There was a conversation on twitter about Haldane’s 2s approximation to the fixation probability of an allele, and how it related to the diffusion approximation of the same quantity. This followed from a blog post by Adam Eyre-Walker. I thought I’d write a couple of notes up on it. This post could likely do with more thought/editing but I thought it would be useful to put it out there.
The 2s result is the correct (ignoring terms of s^2 and higher) answer for the probability of a mutation never being lost in an infinite population with Poisson number of offspring with mean 1+s. The reason why this is “never being lost” instead of fixed, is that the population is infinite. So to persist indefinitely the allele has to escape loss permanently, by never being absorbed by the zero state.
This disagrees with the fixation probability from the diffusion, which is given by (1-exp(-4Nes/(2N))/(1-exp(-4Nes))) ~ 2s (Ne/N)/(1-exp(-4Nes))). Note the various roles played by Ne (eff. pop. size) and N in both equations (or the lack thereof).
Haldane’s result is not quite “right” for “real” populations (e.g. as modeled by Wright Fisher, and its diffusion limit) for 2 reasons.

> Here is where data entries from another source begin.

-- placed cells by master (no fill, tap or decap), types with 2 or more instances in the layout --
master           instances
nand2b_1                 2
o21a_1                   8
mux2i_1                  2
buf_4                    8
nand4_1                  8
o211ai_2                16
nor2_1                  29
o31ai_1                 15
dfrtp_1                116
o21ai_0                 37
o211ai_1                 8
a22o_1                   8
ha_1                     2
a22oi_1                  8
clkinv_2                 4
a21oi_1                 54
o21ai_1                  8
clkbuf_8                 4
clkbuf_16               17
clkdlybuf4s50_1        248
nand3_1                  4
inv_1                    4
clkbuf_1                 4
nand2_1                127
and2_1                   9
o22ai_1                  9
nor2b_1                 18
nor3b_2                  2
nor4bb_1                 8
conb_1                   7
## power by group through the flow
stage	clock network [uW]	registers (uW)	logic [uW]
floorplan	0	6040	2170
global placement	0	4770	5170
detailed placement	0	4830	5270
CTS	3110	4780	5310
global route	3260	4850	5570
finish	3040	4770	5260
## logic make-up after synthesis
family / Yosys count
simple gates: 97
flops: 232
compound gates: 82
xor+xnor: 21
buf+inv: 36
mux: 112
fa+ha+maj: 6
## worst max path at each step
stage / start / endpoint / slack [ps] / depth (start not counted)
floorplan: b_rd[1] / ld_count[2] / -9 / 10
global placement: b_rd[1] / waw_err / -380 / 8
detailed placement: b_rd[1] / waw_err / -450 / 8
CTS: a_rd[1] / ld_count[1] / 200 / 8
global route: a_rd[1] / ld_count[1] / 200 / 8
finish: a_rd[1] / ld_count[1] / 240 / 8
[config.mk]
export PLATFORM = sky130hd
export DESIGN_NAME = uart_rx_deserializer
export DESIGN_NICKNAME = d
export VERILOG_FILES = /design/src/rtl/uart_rx_deserializer.sv
export SDC_FILE = /design/constraint.sdc
export NUM_CORES = 1
export LEC_CHECK = 0
export ABC_AREA = 0
export BUFFER_PORTS_ARGS = -buffer_cell sky130_fd_sc_hd__buf_2
export CAP_MARGIN = 30
export CORE_ASPECT_RATIO = 1.2
export CORE_MARGIN = 2
export CORE_UTILIZATION = 54
export DETAILED_ROUTE_END_ITERATION = 16
export PLACE_DENSITY = 0.83
export SLEW_MARGIN = 15
export SYNTH_ARGS = -nofsm -noshare
export SYNTH_HDL_FRONTEND = slang
export SYNTH_SLANG_ARGS = --single-unit
[constraint.sdc]
create_clock -name clk -period 3.3 [get_ports clk]
set_input_delay 0.99 -clock clk [delete_from_list [all_inputs] [get_ports clk]]
set_output_delay 0.99 -clock clk [all_outputs]
set_load 0.05 [all_outputs]
[src/rtl/vdc_pkg.sv]
// Shared types and sizes for the VTL video RAM arbiter.
package vdc_pkg;
  localparam int VRAM_AW = 14;
  localparam int VRAM_DW = 8;

  typedef enum logic [1:0] {
    IDLE   = 2'd0,
    ISSUE  = 2'd1,
    RDWAIT = 2'd2,
    DONE   = 2'd3
  } cpu_state_t;
endpackage

[src/rtl/vdc_wbuf.sv]
// One-entry posted CPU write buffer; holds a write until a free RAM slot drains it.
module vdc_wbuf
  import vdc_pkg::*;
#(
  parameter int AW = VRAM_AW,
  parameter int DW = VRAM_DW
) (
  input  logic          clk,
  input  logic          rst_n,
  input  logic          load,
  input  logic          drain,
  input  logic [AW-1:0] addr,
  input  logic [DW-1:0] wdata,
  output logic          full,
  output logic [AW-1:0] buf_addr,
  output logic [DW-1:0] buf_wdata
);
  always_ff @(posedge clk or negedge rst_n) begin
    if (!rst_n) begin
      full      <= 1'b0;
      buf_addr  <= '0;
      buf_wdata <= '0;
    end else if (load) begin
      full      <= 1'b1;
      buf_addr  <= addr;
      buf_wdata <= wdata;
    end else if (drain) begin
      full <= 1'b0;
    end
  end
endmodule

[src/rtl/vdc_ram_arbiter.sv]
// Video/CPU arbiter for the single-port 16 KB video RAM; video fetches always win.
// Define VDC_WRITE_BUFFER_EN to post CPU writes through a 1-entry buffer.
module vdc_ram_arbiter
  import vdc_pkg::*;
#(
  parameter int AW = VRAM_AW,
  parameter int DW = VRAM_DW
) (
  input  logic          F14M,
  input  logic          RESET_N,
  input  logic          vid_req,
  input  logic [AW-1:0] vid_addr,
  output logic [DW-1:0] vid_data,
  output logic          vid_valid,
  input  logic          cpu_req,
  input  logic          cpu_wr,
  input  logic [AW-1:0] cpu_addr,
  input  logic [DW-1:0] cpu_wdata,
  output logic [DW-1:0] cpu_rdata,
  output logic          cpu_wait,
  output logic [AW-1:0] ram_addr,
  output logic          ram_we,
  output logic [DW-1:0] ram_wdata,
  input  logic [DW-1:0] ram_q
);
  localparam int VID_STAGES = 1;

  cpu_state_t          state;
  logic [VID_STAGES:0] vld_pipe;
  logic                cpu_go;
  logic                cpu_post;

`ifdef VDC_WRITE_BUFFER_EN
  logic          wb_full;
  logic          wb_drain;
  logic [AW-1:0] wb_addr;
  logic [DW-1:0] wb_wdata;

  // Writes never touch the port from the FSM; reads wait behind a full buffer.
  assign cpu_post = (state == IDLE) && cpu_req && cpu_wr && !wb_full;
  assign wb_drain = wb_full && !vid_req;
  assign cpu_go   = (state == IDLE) && cpu_req && !cpu_wr && !wb_full && !vid_req;

  vdc_wbuf #(.AW(AW), .DW(DW)) u_wbuf (
    .clk       (F14M),
    .rst_n     (RESET_N),
    .load      (cpu_post),
    .drain     (wb_drain),
    .addr      (cpu_addr),
    .wdata     (cpu_wdata),
    .full      (wb_full),
    .buf_addr  (wb_addr),
    .buf_wdata (wb_wdata)
  );
`else
  assign cpu_post = 1'b0;
  assign cpu_go   = (state == IDLE) && cpu_req && !vid_req;
`endif

  assign cpu_wait = cpu_req && (state != DONE);

  always_ff @(posedge F14M or negedge RESET_N) begin
    if (!RESET_N) begin
      state     <= IDLE;
      cpu_rdata <= '0;
    end else begin
      case (state)
        IDLE: begin
          if (cpu_post)    state <= DONE;
          else if (cpu_go) state <= ISSUE;
        end
        ISSUE:  state <= cpu_wr ? DONE : RDWAIT;
        RDWAIT: begin
          cpu_rdata <= ram_q;
          state     <= DONE;
        end
        DONE:    if (!cpu_req) state <= IDLE;
        default: state <= IDLE;
      endcase
    end
  end

  // One access per edge: video, then buffered write, then CPU.
  always_ff @(posedge F14M or negedge RESET_N) begin
    if (!RESET_N) begin
      ram_addr  <= '0;
      ram_we    <= 1'b0;
      ram_wdata <= '0;
    end else begin
      ram_we <= 1'b0;
      if (vid_req) begin
        ram_addr <= vid_addr;
      end
`ifdef VDC_WRITE_BUFFER_EN
      else if (wb_drain) begin
        ram_addr  <= wb_addr;
        ram_we    <= 1'b1;
        ram_wdata <= wb_wdata;
      end
`endif
      else if (cpu_go) begin
        ram_addr  <= cpu_addr;
        ram_we    <= cpu_wr;
        ram_wdata <= cpu_wdata;
      end
    end
  end

  // Tag pipeline: a video read issued at E0 returns on ram_q after E1.
  always_ff @(posedge F14M or negedge RESET_N) begin
    if (!RESET_N) begin
      vld_pipe  <= '0;
      vid_valid <= 1'b0;
      vid_data  <= '0;
    end else begin
      vld_pipe  <= {vld_pipe[VID_STAGES-1:0], vid_req};
      vid_valid <= vld_pipe[VID_STAGES];
      if (vld_pipe[VID_STAGES]) vid_data <= ram_q;
    end
  end
endmodule
<file path="config.mk">
export PLATFORM = sky130hd
export DESIGN_NAME = gpio_debounce_flat
export DESIGN_NICKNAME = d
export VERILOG_FILES = /design/src/rtl/gpio_debounce_pkg.sv /design/src/rtl/gpio_debounce_if.sv /design/src/rtl/gpio_debounce_bit.sv /design/src/rtl/gpio_debounce.sv /design/src/flat_wrapper.sv
export SDC_FILE = /design/constraint.sdc
export NUM_CORES = 2
export LEC_CHECK = 0
export ABC_CLOCK_PERIOD_IN_PS = 5000
export BUFFER_PORTS_ARGS = -buffer_cell sky130_fd_sc_hd__buf_2
export CAP_MARGIN = 25
export CORE_ASPECT_RATIO = 2
export CORE_MARGIN = 3
export CORE_UTILIZATION = 50
export CTS_CLUSTER_SIZE = 20
export DETAILED_ROUTE_END_ITERATION = 8
export GPL_ROUTABILITY_DRIVEN = 0
export PLACE_DENSITY = 0.66
export SYNTH_ARGS = -nofsm -noshare
export SYNTH_HDL_FRONTEND = slang
export SYNTH_SLANG_ARGS = --single-unit
</file>
<file path="constraint.sdc">
create_clock -name sys_clk -period 5 [get_ports sys_clk]
set_clock_uncertainty 0.1 [all_clocks]
set_input_delay 0.25 -clock sys_clk [delete_from_list [all_inputs] [get_ports sys_clk]]
set_output_delay 0.25 -clock sys_clk [all_outputs]
set_load 0.01 [all_outputs]
</file>
<file path="src/rtl/gpio_debounce_pkg.sv">
// Shared types and helpers for the GPIO input debounce slice.
package gpio_debounce_pkg;

  localparam int DEF_CNT_W = 16;

  typedef enum logic {
    DB_STABLE  = 1'b0,
    DB_QUALIFY = 1'b1
  } db_state_e;

  // A programmed threshold of zero behaves exactly like one.
  function automatic logic [31:0] neff(input logic [31:0] n);
    return (n == 32'd0) ? 32'd1 : n;
  endfunction

endpackage

</file>
<file path="src/rtl/gpio_debounce_if.sv">
// Pin/config inputs and filtered/event outputs of the debounce block.
interface gpio_debounce_if
  import gpio_debounce_pkg::*;
#(
  parameter int WIDTH = 32,
  parameter int CNT_W = DEF_CNT_W
);

  logic [WIDTH-1:0] pin_in;
  logic [CNT_W-1:0] debounce_cycles;
  logic [WIDTH-1:0] filt_out;
  logic [WIDTH-1:0] rise_pulse;
  logic [WIDTH-1:0] fall_pulse;
  logic             any_edge;

  modport master (
    output pin_in, debounce_cycles,
    input  filt_out, rise_pulse, fall_pulse, any_edge
  );

  modport slave (
    input  pin_in, debounce_cycles,
    output filt_out, rise_pulse, fall_pulse, any_edge
  );

endinterface

</file>
<file path="src/rtl/gpio_debounce_bit.sv">
// One GPIO bit: two-flop synchroniser, consecutive-sample qualifier and edge pulses.
module gpio_debounce_bit
  import gpio_debounce_pkg::*;
#(
  parameter int   CNT_W   = DEF_CNT_W,
  parameter logic RST_VAL = 1'b0
) (
  input  logic             sys_clk,
  input  logic             rst_n,
  input  logic             pin_in,
  input  logic [CNT_W-1:0] debounce_cycles,
  output logic             filt,
  output logic             rise_pulse,
  output logic             fall_pulse,
  output logic             commit
);

  logic             sync0;
  logic             sync1;
  db_state_e        state;
  db_state_e        state_nxt;
  logic [CNT_W-1:0] cnt;
  logic [CNT_W-1:0] cnt_nxt;
  logic             mismatch;
  logic             at_thresh;

  // Stage 0/1: metastability synchroniser
  always_ff @(posedge sys_clk or negedge rst_n) begin
    if (!rst_n) begin
      sync0 <= RST_VAL;
      sync1 <= RST_VAL;
    end else begin
      sync0 <= pin_in;
      sync1 <= sync0;
    end
  end

  assign mismatch  = (sync1 != filt);
  // Live threshold: lowering it mid-qualification commits on the next mismatch.
  assign at_thresh = ((32'(cnt) + 32'd1) >= neff(32'(debounce_cycles)));

  always_comb begin
    state_nxt = state;
    cnt_nxt   = cnt;
    commit    = 1'b0;
    unique case (state)
      DB_STABLE: begin
        if (mismatch) begin
          if (at_thresh) begin
            commit = 1'b1;
          end else begin
            state_nxt = DB_QUALIFY;
            cnt_nxt   = CNT_W'(1);
          end
        end
      end
      DB_QUALIFY: begin
        if (!mismatch) begin
          state_nxt = DB_STABLE;
          cnt_nxt   = '0;
        end else if (at_thresh) begin
          commit    = 1'b1;
          state_nxt = DB_STABLE;
          cnt_nxt   = '0;
        end else begin
          cnt_nxt = cnt + CNT_W'(1);
        end
      end
      default: begin
        state_nxt = DB_STABLE;
        cnt_nxt   = '0;
      end
    endcase
  end

  // Stage 2: qualifier state, filtered level and one-cycle event pulses
  always_ff @(posedge sys_clk or negedge rst_n) begin
    if (!rst_n) begin
      state      <= DB_STABLE;
      cnt        <= '0;
      filt       <= RST_VAL;
      rise_pulse <= 1'b0;
      fall_pulse <= 1'b0;
    end else begin
      state      <= state_nxt;
      cnt        <= cnt_nxt;
      rise_pulse <= commit & sync1;
      fall_pulse <= commit & ~sync1;
      if (commit) begin
        filt <= sync1;
      end
    end
  end

endmodule

</file>
<file path="src/rtl/gpio_debounce.sv">
// GPIO input conditioning: per-bit debounce instances plus a combined edge flag.
module gpio_debounce
  import gpio_debounce_pkg::*;
#(
  parameter int               WIDTH   = 32,
  parameter int               CNT_W   = DEF_CNT_W,
  parameter logic [WIDTH-1:0] RST_VAL = '0
) (
  input  logic          sys_clk,
  input  logic          rst_n,
  gpio_debounce_if.slave bus
);

  logic [WIDTH-1:0] filt_v;
  logic [WIDTH-1:0] rise_v;
  logic [WIDTH-1:0] fall_v;
  logic [WIDTH-1:0] commit_v;
  logic             any_edge_q;

  for (genvar i = 0; i < WIDTH; i++) begin : g_bit
    gpio_debounce_bit #(
      .CNT_W   (CNT_W),
      .RST_VAL (RST_VAL[i])
    ) u_bit (
      .sys_clk         (sys_clk),
      .rst_n           (rst_n),
      .pin_in          (bus.pin_in[i]),
      .debounce_cycles (bus.debounce_cycles),
      .filt            (filt_v[i]),
      .rise_pulse      (rise_v[i]),
      .fall_pulse      (fall_v[i]),
      .commit          (commit_v[i])
    );
  end

  // Stage 2: registered alongside the pulses, from the same commit strobes
  always_ff @(posedge sys_clk or negedge rst_n) begin
    if (!rst_n) begin
      any_edge_q <= 1'b0;
    end else begin
      any_edge_q <= |commit_v;
    end
  end

  assign bus.filt_out   = filt_v;
  assign bus.rise_pulse = rise_v;
  assign bus.fall_pulse = fall_v;
  assign bus.any_edge   = any_edge_q;

endmodule

</file>
<file path="src/flat_wrapper.sv">
// flat-port wrapper written by rule: the top's interface ports become plain ports
module gpio_debounce_flat import gpio_debounce_pkg::*;
#(
  parameter int               WIDTH   = 32,
  parameter int               CNT_W   = DEF_CNT_W,
  parameter logic [WIDTH-1:0] RST_VAL = '0
)
  (sys_clk, rst_n, bus_pin_in, bus_debounce_cycles, bus_filt_out, bus_rise_pulse, bus_fall_pulse, bus_any_edge);
  gpio_debounce_if #(.WIDTH(WIDTH), .CNT_W(CNT_W)) bus_i ();
  input  logic sys_clk;
  input  logic rst_n;
  input wire logic [$bits(bus_i.pin_in)-1:0] bus_pin_in;
  input wire logic [$bits(bus_i.debounce_cycles)-1:0] bus_debounce_cycles;
  output wire logic [$bits(bus_i.filt_out)-1:0] bus_filt_out;
  output wire logic [$bits(bus_i.rise_pulse)-1:0] bus_rise_pulse;
  output wire logic [$bits(bus_i.fall_pulse)-1:0] bus_fall_pulse;
  output wire logic [$bits(bus_i.any_edge)-1:0] bus_any_edge;
  assign bus_i.pin_in = bus_pin_in;
  assign bus_i.debounce_cycles = bus_debounce_cycles;
  assign bus_filt_out = bus_i.filt_out;
  assign bus_rise_pulse = bus_i.rise_pulse;
  assign bus_fall_pulse = bus_i.fall_pulse;
  assign bus_any_edge = bus_i.any_edge;
  gpio_debounce #(.WIDTH(WIDTH), .CNT_W(CNT_W), .RST_VAL(RST_VAL)) u_core (.sys_clk(sys_clk), .rst_n(rst_n), .bus(bus_i));
endmodule
</file>
; Word-level counts from Yosys, hierarchy flattened
; Cells that the tools add are included.
[classes]
n_addsub = 64
order_cmp = 32
n_eq_ne = 96
muxes = 289
bitwise_logic = 128
n_reduce_logical = 34
[ops]
columns = operator, count
row1 = $mux 16, 129
row2 = $pmux 16 s2, 32
row3 = $add 16x1->17 const B, 32
row4 = $ge 17x32->1, 17
row5 = $add 16x1->16 const B, 32
row6 = $ge 17x16->1, 15
row7 = $mux 1, 128
row8 = $ne 2x2->1 const B, 64
row9 = $and 1x1->1, 64
row10 = $not 1->1, 64
row11 = $reduce_and 2->1, 32
row12 = $ne 1x1->1, 32
row13 = $reduce_or 32->1, 1
row14 = $logic_not 16->1, 1
[word_totals]
ff_bits = 705
elab_cells = 868

; Longest topological paths before layout
[logic_depth]
depth_word = 6
ltp_mapped = 20

; Cells and area by module
; Synthesis repeated with hierarchy kept, for this count alone.
[unflattened]
cells_unflattened = 6071
hier_area_um2 = 52645.5
[by_module_without_submodules]
columns = module, instances, cells_each, area_per_inst_um2, seq_area_each_um2
row1 = gpio_debounce_bit (u_core.g_bit[0].u_bit ...), 31, 190, 1642.8, 550.5
row2 = gpio_debounce_bit (u_core.g_bit[9].u_bit), 1, 169, 1617.8, 550.5
row3 = gpio_debounce, 1, 12, 100.1, 25.0

; Least setup slack after synthesis
; No wires, ideal clock.
[synth_path]
path_type = register -> register
startpoint = register u_core.g_bit[5].u_bit.cnt[2]
endpoint = register u_core.g_bit[5].u_bit.cnt[11]
setup_time_ps = 110
arrival_time_ps = 3819
required_ps = 4790
setup_slack_ps = 970
path_stages_with_launch = 21
synth_period_minus_slack_ps = 4030
cell_sequence = dfrtp_1 -> and3_1 -> and3_1 -> clkbuf_1 -> nand3_1 -> nor2_1 -> nand3_1 -> nor2_1 -> xnor2_1 -> inv_1 -> ha_1 -> nand4_1 -> or4_1 -> a2111o_1 -> nor4b_4 -> and2_1 -> buf_4 -> nor2_2 -> buf_2 -> o21ai_0 -> o41ai_1
[synth_via]
elab_chain_len = 5
elab_cells_between_ends = 8
[synth_rtl]
columns = element, line_no
row1 = "start, declared", gpio_debounce_bit.sv:22  ; logic [CNT_W-1:0] cnt;
row2 = "start signal, assigned", gpio_debounce_bit.sv:86  ; cnt <= cnt_nxt;
row3 = $add 16x1->17, gpio_debounce_bit.sv:40  ; assign at_thresh = ((32'(cnt) + 32'd1) >= neff(32'(debounce_cycles)));
row4 = $ge 17x16->1, gpio_debounce_bit.sv:40
row5 = $mux 16, gpio_debounce_bit.sv:61  ; end else if (at_thresh) begin
row6 = $mux 16, gpio_debounce_bit.sv:58  ; if (!mismatch) begin
row7 = $pmux 16 s2, gpio_debounce_bit.sv:46  ; unique case (state)
; Parallel ways exist; a longest one is shown, timed or not.
; A chain may end at the register's enable or synchronous reset.

; Worst setup path after layout
[layout_path]
startpoint = register u_core.g_bit[9].u_bit.cnt[0]
endpoint = register u_core.any_edge_q (netlist: u_core.bus.any_edge)
[layout_via]
elab_chain_len = 5
[layout_rtl]
columns = element, line_no
row1 = "start, declared", gpio_debounce_bit.sv:22
row2 = "start signal, assigned", gpio_debounce_bit.sv:86
row3 = $add 16x1->17, gpio_debounce_bit.sv:40
row4 = $ge 17x16->1, gpio_debounce_bit.sv:40
row5 = $mux 1, "gpio_debounce_bit.sv:49, gpio_debounce_bit.sv:61"
row6 = $mux 1, "gpio_debounce_bit.sv:48, gpio_debounce_bit.sv:58"
row7 = $reduce_or 32->1, gpio_debounce.sv:41  ; any_edge_q <= |commit_v;
row8 = "end signal, assigned", gpio_debounce.sv:41
row9 = "end, declared", gpio_debounce.sv:18  ; logic any_edge_q;
; Every way passes these cells.

==> flow_summary_export.csv <==
group,metric,value,unit
status,status,"finished, final reports clean",
finish,area_delta_synth_final,9.85,%
clocking,path_clk_slew,0.07,ns
finish,fin_cells,6242,
floorplan,die_area,0.0978,mm2
floorplan,io_pins,147,
power,clkPwrFrac,45.3,%
detailed_routing,routed_wl,129000,um
grt,antenna_found_initial,3,
grt,grt_pass1_wl,204000,um
logic_synthesis,syn_nets,5427,
sta,rsz0062_at_grt,"false",
clocking,htree_levels,3,
floorplan,fp-row-count,158,
sta,worst_pin_slew,1.04,ns
detailed_routing,route.detailed.drc,0,
detailed_routing,vias,37700,
detailed_routing,antenna_left,0,
placed_design,port_buffers,146,
logic_synthesis,synth_area_leaders,"dfrtp_1 38%, ha_1 14%, xnor2_1 5.3%, a22o_1 4.9%, xor2_1 3.6%",
placed_design,placedCellCount,6075,
power,irDropWorstVdd,0.285,mV
critical_path,r2r_cells,17,
sta,hold_viol,0,
clocking,cts_sinks,705,
critical_path,cp_max_fo,5,
clocking,clk_latency,0.67,ns
power,powerDensity,261,mW/mm2
critical_path,cp.required,5.40,ns
floorplan,start_util,50.5,%
logic_synthesis,seq_area_frac_synth,37.6,%
clocking,tritoncts,"done",
sta,slew_headroom,30.8,%
floorplan,die_x,223,um
clocking,cts-root-buf,"clkbuf_16",
power,p_sw_share,26.3,%
sta,setup_viol,0,
placed_design,dp_hpwl,91100,um
detailed_routing,drt_iter0_drc,2286,
run,drv_cap,0,
critical_path,arrival,5.04,ns
logic_synthesis,synth_edf_count,0,
power,internal_power,9.91,mW
clocking,cts_setup_buffers,0,
sta,min_period,4.64,ns
grt,grt_remaining_overflow,0,
power,p_seq_share,44.4,%
grt,grt_usage,26.0,%
finish,final_nets,5542,
sta,finalMaxSlewViolations,0,
power,switchingPower,3.54,mW
critical_path,rrSetupSlack,0.36,ns
min_path,hp-class,"input pin to asynchronous set/reset pin",
logic_synthesis,syn_avg_cell_area,9.64,um2
logic_synthesis,yosysUniqueCellTypes,94,
detailed_routing,firstDrtPassIters,7,
finish,drive_gt1_share,9.38,%
critical_path,endpoint_kind,"flip-flop",
critical_path,crit_path_start_kind,"flip-flop",
logic_synthesis,synthCells,4870,
logic_synthesis,ys_warn_count,0,
clocking,cts_buffers,72,
logic_synthesis,synth_area,0.0469,mm2
sta,fmax,0.216,GHz
sta,fin_tns_setup,0,ns
logic_synthesis,yosys_register_bits,705,
logic_synthesis,synth_top_cell_area_share,37.6,%
floorplan,dieHeight,439,um
grt,first_global_vias,37800,
floorplan,core_area,0.0929,mm2
logic_synthesis,synth_top_cell_by_area,"dfrtp_1",
detailed_routing,via_per_inst,6.04,
sta,post-route-period-util,92.8,%
grt,grt_max_degree,131,
power,combPwrFrac,10.2,%
critical_path,critical_path_class,"flip-flop to flip-flop",
power,p_leak,25.5,nW
detailed_routing,wl_per_cell,20.6,um
clocking,clk_path_buf_depth,3,
logic_synthesis,synthFlopType,"dfrtp_1",
logic_synthesis,synth-async-reset-ratio,100,%
through the flow:
step	util (%)	hold slack [ns]	total power, mW	setup slack [ns]	cell area [um2]
floorplan	-	-0.146	6.86	0.970	46900
global placement	52.3	0.232	7.40	0.109	48600
detailed placement	52.3	0.236	7.43	0.149	48600
CTS	55.5	0.0619	13.6	0.0838	51500
global route	55.5	0.0965	14.0	0.00324	51600
finish	55.5	0.121	13.4	0.361	51600
power groups by stage:
stage / clock network, mW / logic (mW) / registers [mW]
floorplan: 0 / 0.829 / 6.03
global placement: 0 / 1.32 / 6.07
detailed placement: 0 / 1.35 / 6.08
CTS: 6.25 / 1.38 / 5.97
global route: 6.46 / 1.55 / 5.99
finish: 6.10 / 1.38 / 5.98
cells in the final DEF (no fill, tap or decap), types with 41 or more instances in the layout:
master / synthesis / routed
dfrtp_1: 705 / 705
ha_1: 507 / 507
nand2_1: 405 / 405
nand3_1: 319 / 319
xnor2_1: 285 / 285
nor2_1: 280 / 280
a22o_1: 263 / 263
o21ai_0: 253 / 252
xor2_1: 191 / 191
a21oi_1: 170 / 170
buf_2: 49 / 145
inv_1: 149 / 136
nand4_1: 122 / 122
and3_1: 114 / 114
a21o_1: 91 / 91
buf_4: 105 / 79
clkbuf_16: 0 / 77
nor3b_1: 74 / 74
nand2b_1: 64 / 64
o31ai_1: 52 / 52
and4_1: 48 / 48
nor3_1: 47 / 47
nor2b_1: 46 / 46
and2_1: 41 / 41
synthesized netlist by cell type (47+ instances only):
master    count
dfrtp_1     705
ha_1        507
nand2_1     405
nand3_1     319
xnor2_1     285
nor2_1      280
a22o_1      263
o21ai_0     253
xor2_1      191
a21oi_1     170
inv_1       149
nand4_1     122
and3_1      114
buf_4       105
a21o_1       91
nor3b_1      74
clkbuf_1     65
nand2b_1     64
o31ai_1      52
buf_2        49
and4_1       48
nor3_1       47
per-layer routing:
layer / routed length (um) / global-route usage, % / share of wire [%] / vias to the layer above
li1: - / - / - / 17900
met1: 51100 / 30.3 / 40 / 18600
met2: 65100 / 46.7 / 51 / 889
met3: 6080 / 4.03 / 4.7 / 317
met4: 6460 / 12.2 / 5.0 / 0
met5: 0 / 0 / 0 / -
timing repair:
action	4_1_cts	5_1_grt
endpoints found under the hold margin	118	0
setup endpoints to repair	0	7
hold buffers	33	0
gates resized for setup	0	2
layout make-up:
type,instances,area (um2)
fillers,8276,41300
multi-input cells,3786,27400
flip-flops and latches,705,17600
clock buffers,93,2070
repair buffers,266,1820
well taps,1200,1500
inverters,154,578
clock inverters,36,537
diodes,2,5.00
worst max-delay path, stage by stage (launching register included):
cell,delay [ns]
dfrtp_1,0.44
ha_1,0.27
nand3_1,0.19
nor3_1,0.22
buf_4,0.17
and3_1,0.20
nand3_1,0.17
nor2_1,0.15
xor2_1,0.23
ha_1,0.28
nand2_1,0.06
o21ai_0,0.08
a21oi_1,0.14
o211ai_1,0.17
o21ai_1,0.53
o2111ai_1,0.52
nor4_1,0.40
nand4_1,0.13
final timing paths:
path / to / start
max: u_core.bus.any_edge$_DFF_PN0_ / u_core.g_bit[9].u_bit.cnt[0]$_DFFE_PN0P_
min: u_core.g_bit[10].u_bit.cnt[3]$_DFFE_PN0P_ / rst_n
max reg2reg: u_core.bus.any_edge$_DFF_PN0_ / u_core.g_bit[9].u_bit.cnt[0]$_DFFE_PN0P_
min reg2reg: u_core.g_bit[13].u_bit.sync1$_DFF_PN0_ / u_core.g_bit[13].u_bit.sync0$_DFF_PN0_
max in group asynchronous: u_core.g_bit[26].u_bit.cnt[10]$_DFFE_PN0P_ / rst_n
min in group sys_clk: u_core.g_bit[31].u_bit.sync0$_DFF_PN0_ / bus_pin_in[31]
sequential cells by signal (all words and copies together) (netlist names):
signal,flops
u_core.g_bit.u_bit.state,32
u_core.g_bit.u_bit.sync0,32
u_core.g_bit.u_bit.rise_pulse,32
u_core.g_bit.u_bit.sync1,32
u_core.g_bit.u_bit.fall_pulse,32
u_core.bus.any_edge,1
u_core.g_bit.u_bit.filt,32
u_core.g_bit.u_bit.cnt,512
kinds of logic (layout without fill, tap and decap cells):
group	Yosys count	count (layout)	synth area share, %
simple gates	1692	1692	19.0
compound gates	1042	1042	15.4
flops	705	705	37.6
fa+ha+maj	523	523	13.9
xor+xnor	477	477	8.93
buf+inv	379	549	4.05
mux	52	52	1.20
other cells	0	2	0
Note: power is estimated with default switching activity, not from simulation.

The first is that population size is finite, so to fix we only need to reach a size 2N individuals (and then we will never be lost). Weakly beneficial mutations (Ns~1) are slightly more likely to fix than the 2s probability, as they only have to reach 2N to never be lost. Similarly deleterious mutations will never escape loss in infinite population, but can in finite pop. by reach 2N individuals. This is captured by the denominator of the fixation probability under the diffusion model, which that this increases the fixation prob. of alleles with |Ns|~1. The absorption of alleles at 2N copies can also be modeled in finite individual models (i.e. not the diffusion limit), I seem to remember that Rick Durrett’s book has a section on this.
The second issue with the 2s result is that it assumes that the individuals have Poisson distributed number offspring with variance 1 (actually our selected type has mean and var 1+s, but we ignore the s). However, in practice that isn’t quite true as our number of offspring (in Wright Fisher) is binomial with p=1/2N (actually it not quite this due to s, but we can ignore that). That also drops the dependance on Ne out of the equation, this can be factored back in as the branching process escaping loss probability is easily modified for non-Poisson variance. Where for an allele, with mean offspring 1+s and variance in offspring V, the probability the branching process escapes loss is ~2s/V.